| 要旨トップ | 目次 | | 日本生態学会第66回全国大会 (2019年3月、神戸) 講演要旨 ESJ66 Abstract |
一般講演(ポスター発表) P1-011 (Poster presentation)
魚食性外来魚(特にオオクチバス、ブルーギル)が本邦に移入されて以降、分布を拡大し生物群集に影響を及ぼしてきた。特に池・沼では在来魚が消滅し、単純な生態系になる現象が見られている。あるいは小型在来魚が捕食され大型種群のみが残存している。しかし、ため池における調査にて特定の小型在来魚が外来魚と共に生息していることが分かった。魚類は形態を変化させ環境に適応することが知られている。これらの種も形態を変化させ環境に適応し共存していると仮説を立て、ため池における魚類の各形態について精査し要因を考察した。

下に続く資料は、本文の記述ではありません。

## src/rtl/mul_pipe.sv

```systemverilog
// mul_pipe: three-stage RV32M multiply unit (MUL/MULH/MULHSU/MULHU).
// Operands are reduced to unsigned magnitudes, multiplied by the shared
// wall_tree, and the sign is re-applied before selecting the result word.
`timescale 1ns/1ps

// wall_tree: combinational 32x32 -> 64 multiplier with per-operand sign control.
module wall_tree (
  input  logic [31:0] op1,
  input  logic [31:0] op2,
  input  logic        op1sign,
  input  logic        op2sign,
  output logic [63:0] product
);
  logic signed [63:0] op1_ext;
  logic signed [63:0] op2_ext;

  // Extend each operand according to its sign control, then multiply modulo 2^64.
  always_comb begin
    op1_ext = {{32{op1sign & op1[31]}}, op1};
    op2_ext = {{32{op2sign & op2[31]}}, op2};
    product = op1_ext * op2_ext;
  end
endmodule

module mul_pipe #(
  parameter int TAG_W = 5
) (
  input  logic             clk,
  input  logic             rst,
  input  logic             flush,
  input  logic             req_valid,
  output logic             req_ready,
  input  logic [1:0]       req_op,
  input  logic [31:0]      req_rs1,
  input  logic [31:0]      req_rs2,
  input  logic [TAG_W-1:0] req_rd,
  output logic             resp_valid,
  input  logic             resp_ready,
  output logic [31:0]      resp_data,
  output logic [TAG_W-1:0] resp_rd
);
  localparam int DATA_W = 32;

  // Two's-complement magnitude of a 32-bit operand; 0x80000000 maps to itself.
  function automatic logic [DATA_W-1:0] mag32(input logic [DATA_W-1:0] v, input logic neg);
    return neg ? (~v + 32'd1) : v;
  endfunction

  // Re-apply the result sign to a 64-bit unsigned product magnitude.
  function automatic logic signed [2*DATA_W-1:0] apply_sign64(input logic [2*DATA_W-1:0] m,
                                                              input logic neg);
    return neg ? $signed(~m + 64'd1) : $signed(m);
  endfunction

  logic adv;
  logic accept;

  logic              a_neg_d;
  logic              b_neg_d;
  logic [DATA_W-1:0] mag_a_d;
  logic [DATA_W-1:0] mag_b_d;

  logic              vld_p1_q;
  logic [DATA_W-1:0] mag_a_p1_q;
  logic [DATA_W-1:0] mag_b_p1_q;
  logic              neg_p1_q;
  logic              hi_p1_q;
  logic [TAG_W-1:0]  rd_p1_q;

  logic [2*DATA_W-1:0] tree_prod;

  logic                vld_p2_q;
  logic [2*DATA_W-1:0] prod_p2_q;
  logic                neg_p2_q;
  logic                hi_p2_q;
  logic [TAG_W-1:0]    rd_p2_q;

  logic signed [2*DATA_W-1:0] sprod_d;
  logic        [DATA_W-1:0]   data_d;

  logic              vld_p3_q;
  logic [DATA_W-1:0] data_p3_q;
  logic [TAG_W-1:0]  rd_p3_q;

  // Global stall when the output holds an unconsumed result; flush blocks new accepts.
  always_comb begin
    adv       = !(vld_p3_q && !resp_ready);
    req_ready = adv && !flush;
    accept    = req_valid && req_ready;
  end

  // Operand decode: MULH treats both signed, MULHSU only rs1, MUL/MULHU neither.
  always_comb begin
    a_neg_d = ((req_op == 2'b01) || (req_op == 2'b10)) && req_rs1[31];
    b_neg_d = (req_op == 2'b01) && req_rs2[31];
    mag_a_d = mag32(req_rs1, a_neg_d);
    mag_b_d = mag32(req_rs2, b_neg_d);
  end

  // Stage valid bits: reset beats flush, flush beats advance.
  always_ff @(posedge clk) begin
    if (rst) begin
      vld_p1_q <= 1'b0;
      vld_p2_q <= 1'b0;
      vld_p3_q <= 1'b0;
    end else if (flush) begin
      vld_p1_q <= 1'b0;
      vld_p2_q <= 1'b0;
      vld_p3_q <= 1'b0;
    end else if (adv) begin
      vld_p1_q <= accept;
      vld_p2_q <= vld_p1_q;
      vld_p3_q <= vld_p2_q;
    end
  end

  // ---- S1: magnitudes, sign and word select captured on accept ----
  always_ff @(posedge clk) begin
    if (accept) begin
      mag_a_p1_q <= mag_a_d;
      mag_b_p1_q <= mag_b_d;
      neg_p1_q   <= a_neg_d ^ b_neg_d;
      hi_p1_q    <= (req_op != 2'b00);
      rd_p1_q    <= req_rd;
    end
  end

  wall_tree u_tree (
    .op1     (mag_a_p1_q),
    .op2     (mag_b_p1_q),
    .op1sign (1'b0),
    .op2sign (1'b0),
    .product (tree_prod)
  );

  // ---- S2: unsigned product magnitude plus flags ----
  always_ff @(posedge clk) begin
    if (adv && vld_p1_q) begin
      prod_p2_q <= tree_prod;
      neg_p2_q  <= neg_p1_q;
      hi_p2_q   <= hi_p1_q;
      rd_p2_q   <= rd_p1_q;
    end
  end

  // Sign correction and high/low word selection feeding the output register.
  always_comb begin
    sprod_d = apply_sign64(prod_p2_q, neg_p2_q);
    data_d  = hi_p2_q ? sprod_d[2*DATA_W-1:DATA_W] : sprod_d[DATA_W-1:0];
  end

  // ---- S3: output register, held while the consumer stalls ----
  always_ff @(posedge clk) begin
    if (rst) begin
      data_p3_q <= '0;
      rd_p3_q   <= '0;
    end else if (adv && vld_p2_q) begin
      data_p3_q <= data_d;
      rd_p3_q   <= rd_p2_q;
    end
  end

  assign resp_valid = vld_p3_q;
  assign resp_data  = data_p3_q;
  assign resp_rd    = rd_p3_q;
endmodule

```

## config.mk

```make
export PLATFORM = sky130hd
export DESIGN_NAME = mul_pipe
export DESIGN_NICKNAME = d
export VERILOG_FILES = /design/src/rtl/mul_pipe.sv
export SDC_FILE = /design/constraint.sdc
export NUM_CORES = 2
export LEC_CHECK = 0
export CORE_UTILIZATION = 55
export CTS_BUF_LIST = sky130_fd_sc_hd__clkbuf_4 sky130_fd_sc_hd__clkbuf_8
export CTS_CLUSTER_DIAMETER = 200
export DETAILED_ROUTE_END_ITERATION = 6
export GPL_TIMING_DRIVEN = 0
export PLACE_DENSITY = 0.75
export SLEW_MARGIN = 20
export SYNTH_ARGS = -nofsm -noshare
export SYNTH_HDL_FRONTEND = slang
export SYNTH_SLANG_ARGS = --single-unit
```

## constraint.sdc

```tcl
create_clock -name clk -period 6.9 [get_ports clk]
set_clock_uncertainty 0.2 [all_clocks]
set_input_delay 1.38 -clock clk [delete_from_list [all_inputs] [get_ports clk]]
set_output_delay 1.38 -clock clk [all_outputs]
set_load 0.01 [all_outputs]
```

Word-level counts from Yosys, hierarchy flattened
Index checks and enable logic that the tools add are counted.
{"block": "classes", "mul": 1, "bitwise_logic": 4, "reduce_logical": 13, "add_sub_neg": 3, "n_eq_ne": 2, "mux": 4}
{"operator": "$mux W32", "n": 3}
{"operator": "$add A32 B1 Y32 const B", "n": 2}
{"operator": "$add A64 B1 Y64 const B", "n": 1}
{"operator": "$mul A32 B32 Y64", "n": 1}
{"operator": "$mux W64", "n": 1}
{"operator": "$not A32 Y32", "n": 2}
{"operator": "$not A64 Y64", "n": 1}
{"operator": "$logic_and A1 B1 Y1", "n": 7}
{"operator": "$logic_not A1 Y1", "n": 3}
{"operator": "$eq A2 B1 Y1 const B", "n": 1}
{"operator": "$eq A2 B2 Y1 const B", "n": 1}
{"operator": "$reduce_bool A2 Y1", "n": 1}
{"operator": "$reduce_or A2 Y1", "n": 1}
{"operator": "$logic_or A1 B1 Y1", "n": 1}
{"operator": "$xor A1 B1 Y1", "n": 1}
{"block": "word_totals", "word_cells": 41, "register_bits": 182, "input_bits": 76}

Longest topological paths before layout
{"block": "logic_depth", "depth_word": 5, "depth_mapped": 27, "ltp_nobuf": 25}

By module
A second synthesis with hierarchy kept.
{"block": "hier_totals", "cells_unflattened": 4984, "hier_area_um2": 46988.8}
{"mod": "wall_tree", "cells_per_inst": 4149, "area_each_um2": 37763.7, "instances": 1}
{"mod": "mul_pipe", "cells_per_inst": 835, "area_each_um2": 9225.1, "instances": 1}

Worst setup path before layout
No wires, ideal clock.
{"block": "synth_path", "path_kind": "flip-flop to flip-flop", "from": "register mag_a_p1_q[26]", "to": "register prod_p2_q[61] (data pin)", "stages_incl_launch_ff": 26, "n_path_buf": 2, "period_less_slack_ns": 7.456, "arrival_time_ns": 6.998, "slack_ns": -0.556, "t_required_ns": 6.442, "path_cell_list": "edfxtp_1 > clkbuf_1 > and2_1 > fa_1 > fa_1 > inv_1 > fa_1 > fa_1 > inv_1 > fa_1 > fa_1 > fa_1 > inv_1 > fa_1 > inv_1 > ha_1 > clkbuf_1 > and3_1 > and2_1 > a31oi_1 > a31oi_1 > a211oi_1 > o2111ai_1 > a311o_1 > a21oi_1 > xnor2_1"}
{"block": "synth_between", "elab_chain_len": 1}
{"item": "start: declaration", "line": "64", "source": "logic [DATA_W-1:0] mag_a_p1_q;"}
{"item": "start signal: assignment", "line": "120", "source": "mag_a_p1_q <= mag_a_d;"}
{"item": "$mul A32 B32 Y64", "line": "21", "source": "product = op1_ext * op2_ext;"}
{"item": "via tree_prod[61]", "line": "70", "source": "logic [2*DATA_W-1:0] tree_prod;"}
{"item": "end signal: assignment", "line": "139", "source": "prod_p2_q <= tree_prod;"}
{"item": "end: declaration", "line": "73", "source": "logic [2*DATA_W-1:0] prod_p2_q;"}
The timed path passes the listed nets, and every way through them passes these cells.
A chain may end at the register's enable or synchronous reset.

Final worst setup path
{"block": "layout_path", "from": "register mag_b_p1_q[4]", "to": "register prod_p2_q[63] (data pin)"}
{"block": "layout_between", "elab_chain_len": 1}
{"item": "start: declaration", "line": "65", "source": "logic [DATA_W-1:0] mag_b_p1_q;"}
{"item": "start signal: assignment", "line": "121", "source": "mag_b_p1_q <= mag_b_d;"}
{"item": "$mul A32 B32 Y64", "line": "21"}
{"item": "via tree_prod[63]", "line": "70"}
The timed path passes the listed nets, and every way through them passes these cells.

滋賀県草津市、栗東市、野洲市に点在するため池計15ヶ所を調査地とし、2018年9月15日から11月10日の間で調査を行った。ため池の生物相調査にはモンドリと投網を用いた。各ため池で採取した魚類は、同定を行い全長、体長、体高、湿重量、眼径、尾柄長など15項目を測定した。8科16種2642匹の魚類、甲殻類、両生類が採取でき、外来魚が生息していたため池9ヶ所中、小型在来魚が生息していたため池は4ヶ所であった。解析には、調査で多くの個体が採取できたモツゴ、ブルーギルを用い、ため池における各魚類の形態を共分散分析(ANCOVA)にて比較した。採取できたモツゴのほとんどが孵化して1年のものだった。モツゴの形態を各ため池ごとに比較した結果、体高、眼隔、尾柄長などの形態で差が見られた。特に眼隔、尾柄長は抽水植物が繁茂していたため池で大きくなり、空間構造の複雑な生息場に適応したと考えられる。ブルーギルは採取できた個体のほとんどが成熟個体であった。ブルーギルの形態を各ため池ごとに比較した結果、体高、眼径などの形態で差が見られ、眼径の大きさは餌資源の密度や濁度が影響していると考えられた。本研究では、外来魚と在来種との関係は見られなかったが生息環境に合わせて形態を変化させていることが示唆された。